4. Clean and dry the machine after the last wash cycle of the day
You may have bought a piece of restaurant equipment that has a self-cleaning programme but the various sieves, filters, wash arms, seals, corners, etc. in your commercial dishwasher still need to be washed or rinsed properly.
Besides, it’s important that your dishwashing machine is cleaned and water is drained out of it because dirty water can harbour bacteria which could potentially cause health hazards to those operating the machine.
At the end of the washing operation the M-iQ cleans itself using the existing tank water. Only the parts which are blue have to be manually cleaned.
5. Check detergent/sanitizing agent supply
Rinse aid, detergent, and sanitizer are the most important chemicals used by a commercial dishwasher because they help to give you sparkling clean and well-sanitized dishes. The presence of too little or too high concentrations of these chemicals on your dishes may cause unwanted results.
Therefore, make sure to check the detergent/sanitizer supply periodically so that they are in constant correct dosing for the best washing results and ensure that food oils and dirt don’t build up in your dishwasher.

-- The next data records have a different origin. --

Background: an optimization exercise with open tools, aiming at small area, a short achievable clock period and few clock cycles. Do not read the settings as production practice.
Power is estimated from default activity; no workload was simulated.

==> flow/design.v (excerpt) <==
module image_scaler (
    input  logic        clk,
    input  logic        reset,
    input  logic [3:0]  mode,
    output logic [18:0] rom_addr,
    input  logic [7:0]  rom_data,
    output logic [18:0] ram_wraddr,
    output logic [7:0]  ram_data,
    output logic        ram_wren,
    output logic        done
);
Size in the first run: ~410 cells after synthesis, ~78 flip-flops, about 62 I/O pins.
Settings: LEC_CHECK=0, CAP_MARGIN=20, CORE_MARGIN=2, CORE_UTILIZATION=40, SETUP_SLACK_MARGIN=3.0, SLEW_MARGIN=20; clock period 5.0 ns.
standard.sh (not shown) runs the stock make flow with config.mk's settings and CLKGATE_MAP_FILE= SYNTH_SCRIPT=/design/flow/synth_recipe.tcl, a recipe that flattens the netlist after the stock synthesis.
==> flow/flow/run.sh <==
#!/bin/bash
# The standard layout (standard.sh, unchanged synthesis), with plain buffers
# instead of delay cells on the ports. Full make output in standard.log.
bash standard.sh BUFFER_PORTS_ARGS="-buffer_cell sky130_fd_sc_hd__buf_2" finish > standard.log 2>&1
The starting point finished clean.
==> next run, changes <==
- SETUP_SLACK_MARGIN: 3.0 -> 2.8
Effect: Final area falls by 0.43%; clock-buffer cell count shrinks by 2; sequential power barely changes; via count is about the same.
Function was not checked in any run of this note: the RTL went through the layout flow alone.


Setup of lagoon:
The RTL this note starts from:
==> flow/design.v <==
`default_nettype none
package scaler_pkg;
    localparam int SRC_WIDTH  = 160;
    localparam int SRC_HEIGHT = 120;
    localparam int SCALE = 2;
    localparam int READ_LATENCY = 2;
    typedef logic [18:0] addr_t;
    typedef logic [7:0]  pixel_t;
    typedef enum logic [3:0] {
        MODE_REPLICATE = 4'd0,
        MODE_DECIMATE  = 4'd1,
        MODE_AVERAGE   = 4'd3,
        MODE_COPY      = 4'd4
    } mode_t;
endpackage
`default_nettype wire
`timescale 1ns/1ps
`default_nettype none
module image_scaler (
    input  logic        clk,
    input  logic        reset,
    input  logic [3:0]  mode,
    output logic [18:0] rom_addr,
    input  logic [7:0]  rom_data,
    output logic [18:0] ram_wraddr,
    output logic [7:0]  ram_data,
    output logic        ram_wren,
    output logic        done
);
    localparam logic [1:0] M_REP = 2'b00, M_DEC = 2'b01, M_COPY = 2'b10, M_AVG = 2'b11;
    logic        op;
    logic [1:0]  enc;
    logic        act;
    logic [1:0]  m;
    logic        hold;
    assign op   = ~mode[3] & (mode[2] ? (mode[1:0] == 2'b00) : (mode[1:0] != 2'b10));
    assign enc  = mode[2] ? M_COPY : mode[1:0];
    assign hold = op & act & (enc == m);
    wire rep  = (m == M_REP);
    wire dec  = (m == M_DEC);
    wire avg  = (m == M_AVG);
    wire copy = (m == M_COPY);
    logic        run;
    logic [14:0] A;
    logic [8:0]  c;        
    logic        ry;       
    logic        rowend;   
    logic        last;     
    logic [1:0]  sub, sube;
    logic        go, prelast;
    logic [14:0] d;
    assign sub  = c[1:0];
    assign sube = dec ? 2'b11 : sub;
    assign go   = hold & run & ~last;
    assign prelast = ((copy | avg) & (A == 15'd19198))
                   | (dec & (A == 15'd19036))
                   | (rep & ry & ~c[0] & (A == 15'd19199));
    always_comb begin
        case (m)
            M_COPY: d = 15'd1;
            M_DEC:  d = rowend ? 15'd162 : 15'd2;
            M_REP:  d = ~c[0] ? 15'd0 : ((rowend & ~ry) ? -15'd159 : 15'd1);
            default: case (sub)
                2'd1:    d = 15'd159;
                2'd3:    d = rowend ? 15'd1 : -15'd159;
                default: d = 15'd1;
            endcase
        endcase
    end
    always_ff @(posedge clk) begin
        A      <= go ? A + d : 15'd0;
        c      <= (go & ~rowend) ? {c[8:2], sube} + 9'd1 : 9'd0;
        ry     <= go & (ry ^ rowend);
        rowend <= go & ~rowend & (dec ? (c[8:2] == 7'd78) : (c == 9'd318));
    end
    logic        rw, rf, rl;
    logic [9:0]  acc;
    logic [16:0] W;
    always_ff @(posedge clk or negedge reset) begin
        if (!reset) begin
            act  <= 1'b0;
            m    <= M_REP;
            run  <= 1'b0;
            last <= 1'b0;
            rw   <= 1'b0;
            rl   <= 1'b0;
            ram_wren <= 1'b0;
            done <= 1'b0;
        end else begin
            act  <= op;
            m    <= enc;
            run  <= op & (~hold | (run & ~last));
            last <= go & prelast;
            rw   <= hold & run & (~avg | (sub == 2'd3));
            rl   <= hold & run & last;
            ram_wren <= hold & rw;
            done <= hold & (done | rl);
        end
    end
    always_ff @(posedge clk) begin
        rf  <= ~avg | (sub == 2'd0);
        acc <= avg ? ((rf ? 10'd0 : acc) + {2'b00, rom_data}) : {rom_data, 2'b00};
        W   <= hold ? W + {16'd0, ram_wren} : 17'd0;
    end
    assign rom_addr   = {4'd0, A};
    assign ram_wraddr = {2'd0, W};
    assign ram_data   = acc[9:2];
endmodule
`default_nettype wire
make LEC_CHECK=0 CAP_MARGIN=20 CORE_MARGIN=2 CORE_UTILIZATION=40 SLEW_MARGIN=20 finish   # period 5.0 ns
run.sh (not shown) runs the stock make flow with config.mk's settings and CLKGATE_MAP_FILE= SYNTH_SCRIPT=/design/flow/synth_recipe.tcl, a recipe that flattens the netlist after the stock synthesis.
Stock flow here: none of the scripts above is used.
lagoon finished end to end and its layout was clean on timing, DRC and antenna.
Modified inputs, harbor compared to lagoon
Settings: putting SETUP_SLACK_MARGIN at 3.0 where nothing was set.
Notes after the runs:
- harbor closes out successfully: all stages finished, all timing, DRC and antenna checks passed.
- As far as clock sink total goes, harbor and lagoon are indistinguishable; the numbers are identical.
- Per the comparison of harbor with lagoon, final critical-path required period dropped 0.77 ns, maximum clock frequency now sits higher, final net count moved up, met3 demand-to-capacity share in global routing increased by 0.21 points relative to the old numbers.
- Compared with lagoon, harbor shows maximum cell stage delay along the critical path lower by 0.18 ns.
- For harbor, the standard cell with the maximum stage delay on the critical path was sky130_fd_sc_hd__dfrtp_2, unlike lagoon, where it was sky130_fd_sc_hd__dfrtp_1.
- Die area came out exactly the same in harbor and lagoon.
No functional check of the RTL was part of any run of this note.

-- separate check: timing with driven ports --
Ports are ideal in the flow. The routed layouts listed here were re-timed in OpenROAD. Step 1 sets driving cells, clkbuf_16 on the clock port and buf_2 on the other inputs (assumed; they add their load-dependent delay and slew). Step 2 also shifts input and output timing later by t, the mid clock arrival at the registers, as if the neighbouring blocks saw the same clock. Three values: ideal, step 1, step 2; two values: the first two.
| run | t (ns) | setup slack, ns | worst hold slack (ns) | worst setup path at the end | worst data-port slew with drivers (ns) |
|---|---|---|---|---|---|
| the first run of note 1 | 0.383 | 2.856 / 2.856 / 2.856 | 0.423 / 0.423 / 0.423 | register to register | 0.04 |
| the second run of note 1 | 0.371 | 2.757 / 2.757 / 2.757 | 0.432 / 0.432 / 0.432 | register to register | 0.03 |
| lagoon | 0.369 | 1.838 / 1.838 / 1.745 | 0.472 / 0.472 / 0.472 | input to register | 0.05 |
| harbor | 0.368 | 2.605 / 2.605 / 2.522 | 0.459 / 0.459 / 0.459 | input to register | 0.07 |
After both steps setup and hold are still met in every run listed. For lagoon, which loses most, drivers alone change the setup slack by 0.000 ns; drivers and shift together by -0.093 ns.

6. Schedule periodic professional service
Scheduling periodic professional service maintenance for your commercial dishwasher may seem like a simple task but it is often forgotten for a variety of reasons. Also, missing equipment servicing can degrade the performance of your commercial dishwasher in the long run and prevent it from performing at optimum efficiency and shorten its lifespan.
With MEIKO Connect, which is available for certain dishwashing machine models, you can monitor your restaurant equipment as well as access and record machine- and hygiene-related data through your smartphone. You can also keep up with the maintenance service so that you don't miss out on any of the appointments.
New app for commercial dishwashers. For more transparency in your commercial kitchen. All relevant information now on your smartphone – simple and convenient.
In a nutshell, if you follow these six maintenance tips closely you can prevent your staff from health hazards and keep your business running smoothly. Last but not least you can rest assured that your commercial dishwasher will serve you and your kitchen for many years to come.